С горя завернула к Великому Герцогу в отель, дом 11, спрашивать, где тут дом 13.
А там сидела совершенно глухая как пень бабушка лет девяноста и тревожно улыбалась, адресуясь в дальний угол потолка и покачивая нижней челюстью, как наш школьный скелет в кабинете зоологии, когда мальчики мимоходом бренькали его по подбородку.
Потом на мой вопрос явился, видимо, ее сын, благородный старик, и ответил:
— Нигде.
Еще того круче.
Но тут я предъявила оплаченную квитанцию из агентства, чтобы доказать, что дом 13 существует, и старец (удивительно) меня принял к себе, взял мой паспорт, выдал мне ключ с цифрой 90 на бирке, показал направление и исчез со своей мамочкой.
Первый этаж. Я пошла, рассчитывая увидеть длинный ряд дверей, но их было только три: 5, 6 и 7. Где же моя девяностая?
Судьба шутит со мной шутки, однако. Где я ночевать-то буду?
Повернула бирку. Из «90» получилось «06». Ура!
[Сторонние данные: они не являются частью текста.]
### src/rtl/voice_allocator.sv
// voice_allocator: schedules note-on/note-off events onto NUM_VOICES envelope voices.
// Define VOICE_STEAL_EN to steal a held voice (round-robin) when no free or releasing voice exists.
module voice_allocator #(
  parameter int NUM_VOICES = 8,
  parameter int NOTE_BITS = 7,
  parameter int IDX_BITS = 3
) (
  input  logic                            clk,
  input  logic                            rst,
  input  logic                            note_on_valid,
  input  logic                            note_off_valid,
  input  logic [NOTE_BITS-1:0]            note,
  output logic                            ready,
  input  logic [NUM_VOICES-1:0]           voice_available,
  output logic [NUM_VOICES-1:0]           voice_en,
  output logic [NUM_VOICES*NOTE_BITS-1:0] voice_note,
  output logic                            alloc_valid,
  output logic [IDX_BITS-1:0]             alloc_idx,
  output logic                            steal
);
  typedef enum logic [1:0] {S_IDLE, S_SCAN, S_KILL, S_GRANT} state_t;
  typedef enum logic [1:0] {V_FREE, V_HELD, V_REL} vstat_t;
  state_t state, state_nx;
  vstat_t status [NUM_VOICES];
  logic [NOTE_BITS-1:0] vnote [NUM_VOICES];
  logic live, take_on, take_off;
  logic [NOTE_BITS-1:0] note_r;
  logic [IDX_BITS-1:0] tgt, pick, ia, ib, ic;
  logic steal_r, found, kill_pick, steal_pick, fa, fb, fc;
  assign take_off = ready && note_off_valid;
  assign take_on = ready && note_on_valid && !note_off_valid;
  // Descending scan leaves the lowest matching index in each candidate class.
  always_comb begin
    fa = 1'b0;
    fb = 1'b0;
    fc = 1'b0;
    ia = '0;
    ib = '0;
    ic = '0;
    for (int i = NUM_VOICES - 1; i >= 0; i--) begin
      if (status[i] == V_HELD && vnote[i] == note_r) begin fa = 1'b1; ia = IDX_BITS'(i); end
      if (status[i] == V_FREE) begin fb = 1'b1; ib = IDX_BITS'(i); end
      if (status[i] == V_REL) begin fc = 1'b1; ic = IDX_BITS'(i); end
    end
  end
`ifdef VOICE_STEAL_EN
  logic [IDX_BITS-1:0] steal_ptr;
  assign steal_pick = !(fa || fb || fc);
  assign found = 1'b1;
  assign kill_pick = fa || steal_pick;
  assign pick = fa ? ia : fb ? ib : fc ? ic : steal_ptr;
  always_ff @(posedge clk or posedge rst)
    if (rst) steal_ptr <= '0;
    else if (state == S_SCAN && steal_pick)
      steal_ptr <= steal_ptr == IDX_BITS'(NUM_VOICES - 1) ? '0 : steal_ptr + IDX_BITS'(1);
`else
  assign steal_pick = 1'b0;
  assign found = fa || fb || fc;
  assign kill_pick = fa;
  assign pick = fa ? ia : fb ? ib : ic;
`endif
  always_comb begin
    state_nx = state;
    ready = live && state == S_IDLE;
    if (state == S_IDLE) state_nx = take_on ? S_SCAN : S_IDLE;
    else if (state == S_SCAN) state_nx = !found ? S_IDLE : kill_pick ? S_KILL : S_GRANT;
    else if (state == S_KILL) state_nx = S_GRANT;
    else state_nx = S_IDLE;
  end
  always_ff @(posedge clk or posedge rst)
    if (rst) begin
      state <= S_IDLE;
      live <= 1'b0;
      note_r <= '0;
      tgt <= '0;
      steal_r <= 1'b0;
      alloc_valid <= 1'b0;
      alloc_idx <= '0;
      steal <= 1'b0;
    end else begin
      state <= state_nx;
      live <= 1'b1;
      alloc_valid <= state == S_GRANT;
      steal <= state == S_GRANT && steal_r;
      if (take_on) note_r <= note;
      if (state == S_SCAN) begin
        tgt <= pick;
        steal_r <= steal_pick;
      end
      if (state == S_GRANT) alloc_idx <= tgt;
    end
  // The grant commit outranks an available pulse arriving for the same voice.
  always_ff @(posedge clk or posedge rst)
    if (rst) begin
      for (int i = 0; i < NUM_VOICES; i++) begin
        status[i] <= V_FREE;
        vnote[i] <= '0;
      end
    end else begin
      for (int i = 0; i < NUM_VOICES; i++)
        if (state == S_GRANT && tgt == IDX_BITS'(i)) begin
          status[i] <= V_HELD;
          vnote[i] <= note_r;
        end else if (take_off && status[i] == V_HELD && vnote[i] == note) status[i] <= V_REL;
        else if (status[i] == V_REL && voice_available[i]) status[i] <= V_FREE;
    end
  for (genvar g = 0; g < NUM_VOICES; g++) begin : g_out
    assign voice_en[g] = status[g] == V_HELD && !(state == S_KILL && tgt == IDX_BITS'(g));
    assign voice_note[g*NOTE_BITS +: NOTE_BITS] = vnote[g];
  end
endmodule
## config.mk

```make
export PLATFORM = sky130hd
export DESIGN_NAME = fetch_stage
export DESIGN_NICKNAME = d
export VERILOG_FILES = /design/src/rtl/fetch_stage_pkg.sv /design/src/rtl/ifid_reg.sv /design/src/rtl/fetch_stage.sv
export SDC_FILE = /design/constraint.sdc
export NUM_CORES = 1
export LEC_CHECK = 0
export BUFFER_PORTS_ARGS = -buffer_cell sky130_fd_sc_hd__buf_2
export CORE_ASPECT_RATIO = 1.1
export CORE_UTILIZATION = 38
export DETAILED_ROUTE_END_ITERATION = 10
export MAX_ROUTING_LAYER = met4
export PLACE_DENSITY_LB_ADDON = 0.2
export SETUP_SLACK_MARGIN = 0.3
export SLEW_MARGIN = 10
export SYNTH_ARGS = -nofsm -noshare
export SYNTH_HDL_FRONTEND = slang
export SYNTH_SLANG_ARGS = --single-unit
```

## constraint.sdc

```tcl
create_clock -name clk -period 4.1 [get_ports clk]
set_input_delay 0.205 -clock clk [delete_from_list [all_inputs] [get_ports clk]]
set_output_delay 0.205 -clock clk [all_outputs]
set_load 0.03 [all_outputs]
```
[src/rtl/mem_access_stage_mem_wb_reg.sv]
// MEM/WB pipeline register. A bubble clears only the control bits so the
// data fields keep their last values.
module mem_wb_reg
  import mem_access_stage_pkg::*;
(
  input  logic              clk,
  input  logic              reset,
  input  logic              load_i,
  input  logic              bubble_i,
  input  logic              regwrite_i,
  input  logic              memtoreg_i,
  input  logic [WORD_W-1:0] read_data_i,
  input  logic [WORD_W-1:0] alu_result_i,
  input  logic [REG_W-1:0]  write_reg_i,
  output logic              regwrite_o,
  output logic              memtoreg_o,
  output logic [WORD_W-1:0] read_data_o,
  output logic [WORD_W-1:0] alu_result_o,
  output logic [REG_W-1:0]  write_reg_o
);
  logic              regwrite_q, memtoreg_q;
  logic [WORD_W-1:0] read_data_q, alu_result_q;
  logic [REG_W-1:0]  write_reg_q;

  always_ff @(posedge clk or negedge reset) begin
    if (!reset) begin
      regwrite_q   <= 1'b0;
      memtoreg_q   <= 1'b0;
      read_data_q  <= '0;
      alu_result_q <= '0;
      write_reg_q  <= '0;
    end else if (load_i) begin
      regwrite_q   <= regwrite_i;
      memtoreg_q   <= memtoreg_i;
      read_data_q  <= read_data_i;
      alu_result_q <= alu_result_i;
      write_reg_q  <= write_reg_i;
    end else if (bubble_i) begin
      regwrite_q   <= 1'b0;
      memtoreg_q   <= 1'b0;
    end
  end

  assign regwrite_o   = regwrite_q;
  assign memtoreg_o   = memtoreg_q;
  assign read_data_o  = read_data_q;
  assign alu_result_o = alu_result_q;
  assign write_reg_o  = write_reg_q;
endmodule

[src/rtl/mem_access_stage.sv]
// MIPS MEM stage: issues data-memory accesses, stalls upstream while one is
// outstanding, resolves branches and feeds the MEM/WB register.
module mem_access_stage
  import mem_access_stage_pkg::*;
#(
  parameter int TIMEOUT_CYCLES = 16,
  parameter int CNT_W          = 5
) (
  input  logic               clk,
  input  logic               reset,
  input  logic               regwrite_in,
  input  logic               memtoreg_in,
  input  logic               branch_in,
  input  logic               memread_in,
  input  logic               memwrite_in,
  input  logic               zero_in,
  input  logic [WORD_W-1:0]  alu_result_in,
  input  logic [WORD_W-1:0]  write_data_in,
  input  logic [REG_W-1:0]   write_reg_in,
  input  logic [WORD_W-1:0]  branchaddr_in,
  output logic               pcsrc,
  output logic [WORD_W-1:0]  branch_target,
  output logic               stall_out,
  mem_access_stage_if.master dmem,
  output logic               regwrite_out,
  output logic               memtoreg_out,
  output logic [WORD_W-1:0]  read_data_out,
  output logic [WORD_W-1:0]  alu_result_out,
  output logic [REG_W-1:0]   write_reg_out,
  output logic               addr_err,
  output logic               bus_err
);
  state_t            st_q, st_d;
  logic [CNT_W-1:0]  cnt_q, cnt_d;
  access_t           lat_q, lat_d;
  logic              addr_err_q, addr_err_d;
  logic              bus_err_q, bus_err_d;

  logic              memop, aligned, timeout_hit;
  logic              req, we, stall, wb_load;
  logic [WORD_W-1:0] addr, wdata;
  logic              wb_regwrite, wb_memtoreg;
  logic [WORD_W-1:0] wb_read_data, wb_alu_result;
  logic [REG_W-1:0]  wb_write_reg;

  assign memop       = memread_in | memwrite_in;
  assign aligned     = (alu_result_in[1:0] == 2'b00);
  assign timeout_hit = (TIMEOUT_CYCLES != 0) && (cnt_q == CNT_W'(TIMEOUT_CYCLES - 1));

  always_ff @(posedge clk or negedge reset) begin
    if (!reset) begin
      st_q       <= ST_IDLE;
      cnt_q      <= '0;
      lat_q      <= '0;
      addr_err_q <= 1'b0;
      bus_err_q  <= 1'b0;
    end else begin
      st_q       <= st_d;
      cnt_q      <= cnt_d;
      lat_q      <= lat_d;
      addr_err_q <= addr_err_d;
      bus_err_q  <= bus_err_d;
    end
  end

  always_comb begin
    st_d          = st_q;
    cnt_d         = cnt_q;
    lat_d         = lat_q;
    addr_err_d    = 1'b0;
    bus_err_d     = 1'b0;
    req           = 1'b0;
    we            = lat_q.we;
    addr          = lat_q.addr;
    wdata         = lat_q.wdata;
    stall         = 1'b0;
    wb_load       = 1'b0;
    wb_regwrite   = regwrite_in;
    wb_memtoreg   = memtoreg_in;
    wb_read_data  = '0;
    wb_alu_result = alu_result_in;
    wb_write_reg  = write_reg_in;
    unique case (st_q)
      ST_IDLE: begin
        cnt_d = '0;
        we    = memwrite_in;
        addr  = alu_result_in;
        wdata = write_data_in;
        if (memop && aligned) begin
          req = 1'b1;
          if (dmem.dmem_ready) begin
            wb_load      = 1'b1;
            wb_read_data = dmem.dmem_rdata;
          end else begin
            stall = 1'b1;
            lat_d = '{we: memwrite_in, regwrite: regwrite_in, memtoreg: memtoreg_in,
                      addr: alu_result_in, wdata: write_data_in, write_reg: write_reg_in};
            st_d  = ST_WAIT;
          end
        end else if (memop) begin
          addr_err_d = 1'b1;
        end else begin
          wb_load = 1'b1;
        end
      end
      ST_WAIT: begin
        req           = 1'b1;
        wb_regwrite   = lat_q.regwrite;
        wb_memtoreg   = lat_q.memtoreg;
        wb_read_data  = dmem.dmem_rdata;
        wb_alu_result = lat_q.addr;
        wb_write_reg  = lat_q.write_reg;
        // A late ready in the timeout cycle still completes the access.
        if (dmem.dmem_ready) begin
          wb_load = 1'b1;
          st_d    = ST_IDLE;
          cnt_d   = '0;
        end else if (timeout_hit) begin
          bus_err_d = 1'b1;
          st_d      = ST_IDLE;
          cnt_d     = '0;
        end else begin
          stall = 1'b1;
          cnt_d = cnt_q + CNT_W'(1);
        end
      end
      default: st_d = ST_IDLE;
    endcase
  end

  // The pending request must vanish the moment reset asserts, even mid-wait.
  assign dmem.dmem_req   = req & reset;
  assign dmem.dmem_we    = we;
  assign dmem.dmem_addr  = addr;
  assign dmem.dmem_wdata = wdata;

  assign stall_out     = stall;
  assign pcsrc         = (st_q == ST_IDLE) & branch_in & zero_in;
  assign branch_target = branchaddr_in;
  assign addr_err      = addr_err_q;
  assign bus_err       = bus_err_q;

  mem_wb_reg u_mem_wb (
    .clk          (clk),
    .reset        (reset),
    .load_i       (wb_load),
    .bubble_i     (!wb_load),
    .regwrite_i   (wb_regwrite),
    .memtoreg_i   (wb_memtoreg),
    .read_data_i  (wb_read_data),
    .alu_result_i (wb_alu_result),
    .write_reg_i  (wb_write_reg),
    .regwrite_o   (regwrite_out),
    .memtoreg_o   (memtoreg_out),
    .read_data_o  (read_data_out),
    .alu_result_o (alu_result_out),
    .write_reg_o  (write_reg_out)
  );
endmodule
Открыла шестую дверочку и тщательно ее заперла.
Зажгла свет. Лампочка где-то вдали, метрах в пяти, под потолком, засветилась, ватт в 25.
И ничего! Это была моя комната на ближайшие двенадцать часов!
И приняла душ, легла, включила телевизор и стала смотреть сразу три фильма: японский про бандитов, американский про бандитов и местный ляплянтский сериал про бандитов и собаку — охотницу на наркодилеров. Там один отрубил себе палец, а ему за это всадили нож в живот.
Но мне это было как до моей лампочки.
Я не на улице и не на вокзале. И не на асфальте на газете. Только не это. Я у себя дома, господа.
Вернувшись в свой литературный замок, я стала рассказывать терпеливому японскому композитору Икоэ, моей подружке, эти приключения на чистом английском языке, сопровождая свою повесть смехом.
— Это есть агентство на вокзале. Много темно.
Икоэ поняла, радостно кивает.
— Ладно. Отсутствует огонь на вокзале.
— Оу, — тихо удивляется Икоэ.
Размышляет, видимо, как это — на вокзале нет лампочек?
Но я иду дальше:
— Хорошо. Тогда человек с ключом в его руках идет и открывает дверь, тогда я иду с этим человеком с его ключом. Они имеют страх! Я не знаю почему.
— Оу!
— И он говорит: «Вы любите останавливаться вокруг кладбища?»
— Кладбище, оу!
— Тогда, видишь, много темно, и этот мэн, она говорит мне: дом тридцать! Автобус тридцать! Поняла?
Икуэ смотрит на меня, но не кивает. Явно не ухватила мою мысль. Не понимает, почему я смеюсь. Неуверенно улыбается.
— Тогда я иду и наблюдал: это дом одиннадцать, тогда пять и тогда двадцать пять!
Икоэ как может таращит свои японские глаза. Я понимаю, что опять она не улавливает. Я хочу объяснить ей суть:
— Знаешь, кладбище. Дом тридцать и автобус тридцать! Я боюсь тридцать! Поняла?
Икоэ не кивает. Так. Я что сказала? А. Цифра не та! Не тридцать! А тринадцать!
— Знаешь, один три!
Икоэ смеется от радости, наконец-то! И говорит мне, переводя на свой американский:
— Йес! Тельтин! («тлинадцать», она не выговаривает букву «р»). А! Кладбище и дом тлинадцать! И абтобус номель тлинадцать!